Armin, Iko, Anto and Maciek worked on a new approach to malloc-removal. This is (for PyPy) a crucial optimization of the translation toolchain that performs escape analysis to find out which objects don't outlive the frame they were allocated in. Since RPython is garbage-collected we usually have a lot of allocations, so it is important to statically get rid of many of them. To successfully do that, some inlining is needed to give the analysis more context. This leads to the fact that we have rather aggressive inlining-settings to allow as much malloc-removal as possible. The new approach tries to inline functions only if this actually leads to the successful removal of a malloc operation. The code is not finished quite yet, so it remains to be seen how successful it will be.

Before the sprint Maciek had started to work on a mark-compact GC for PyPy. The idea is that it is better for memory-constrained-environments because it does not double the memory-requirements during collections. During the sprint Armin and Maciek worked on cleaning up the code a bit and then merging the branch. An interesting property of the mark-compact GC is that after a collection all the memory that is not currently used by the program is returned to the operating system. Right now the GC is not as fast as our more mature ones, but it probably will be the basis for future tweaking.

A small thing that was done by Alexander and Carl Friedrich to make objects smaller is to enable shared instance dictionaries also for instances of old-style classes. Before it worked only for instances of new-style classes. Shared instance dictionaries are a way to reduce the memory-usage of instances. In the optimal case, it gives the same memory-savings that __slots__ are giving, but without any behavioural changes. Conceptually it is very similar e.g. to the notion of "map" in the Self project, or the hidden classes that Google Chrome's V8 is using (click on the link, there are nice graphics). The difference is that for them it is mostly a way to get faster attribute access, and PyPy is so far only using it form memory savings (but that might change in the future).

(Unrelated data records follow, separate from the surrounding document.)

### run.sh
#!/bin/bash
# OpenROAD 26Q1-2900-gdf79404cd8, Yosys 0.63+post, stock flow scripts
make -C /OpenROAD-flow-scripts/flow DESIGN_CONFIG=/design/flow/config.mk WORK_HOME=/design/flow/orfs finish
### config.mk
export PLATFORM = sky130hd
export DESIGN_NAME = X_M_reg
export DESIGN_NICKNAME = X_M_reg
export VERILOG_FILES = /design/flow/design.v
export SDC_FILE = /design/flow/constraint.sdc
export NUM_CORES = 4
export LEC_CHECK = 1
export CORE_UTILIZATION = 40
### constraint.sdc
current_design X_M_reg

set clk_period 1.0
set clk_io_pct 0.2

create_clock -name clk0 -period $clk_period [get_ports {clk}]

set non_clock_inputs [all_inputs -no_clocks]
set_input_delay [expr $clk_period * $clk_io_pct] -clock clk0 $non_clock_inputs
set_output_delay [expr $clk_period * $clk_io_pct] -clock clk0 [all_outputs]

In parallel to all the other work, John Witulski worked tirelessly on advancing the AMD64-JIT-backend. John has the implementation of this backend as the topic of his Bachelor's thesis. He is progressing quite well (especially also considering that this is his first sizeable Python project ever), just sometimes being impaired by such annoyances as errors in the official Intel documentation. By now the backend is supporting many integer operations and control flow.

2 comments:

illume said...

Hello,

sounds like some fun sprinting :)

Have you considered mmap for some of those big memory users?

Especially for unicode stuff, which mostly won't be used for many applications, it should be a good win -- both for load time, and memory use.

Double plus extra combo win!!! for if you use multiple processes.

cu,

Paolo Giarrusso said...

I'm not sure of what you mean.
But modern operating systems (at least Linux) use on-demand loading of executables and libraries, so they never copy anything from an executable file to memory unless it is used.

In fact, process startup is implemented internally by mmap()ing the executable and libraries into the address space of the new process.

If you use multiple processes, it still works well - also data pages are shared, until some process writes to them.

For MMU-less devices, the above does not apply (and ucLinux allows Linux to run on them).
But in that case, I guess that no demand loading is available, and that mmap() copies the mapped data in memory - you need to explicitly swap in and out code segments (i.e. to use good old overlays), and no modern programming environment has direct support for them any more I guess.

You can still emulate overlays with advanced usage of linker scripts however - you put some code in a section, create variables containing the begin and end offset of that section in the linker script, and copy data in memory from that section; but I think that making relocations to that code work flawlessly is impossible, you need to always refer to the buffer containing loaded data.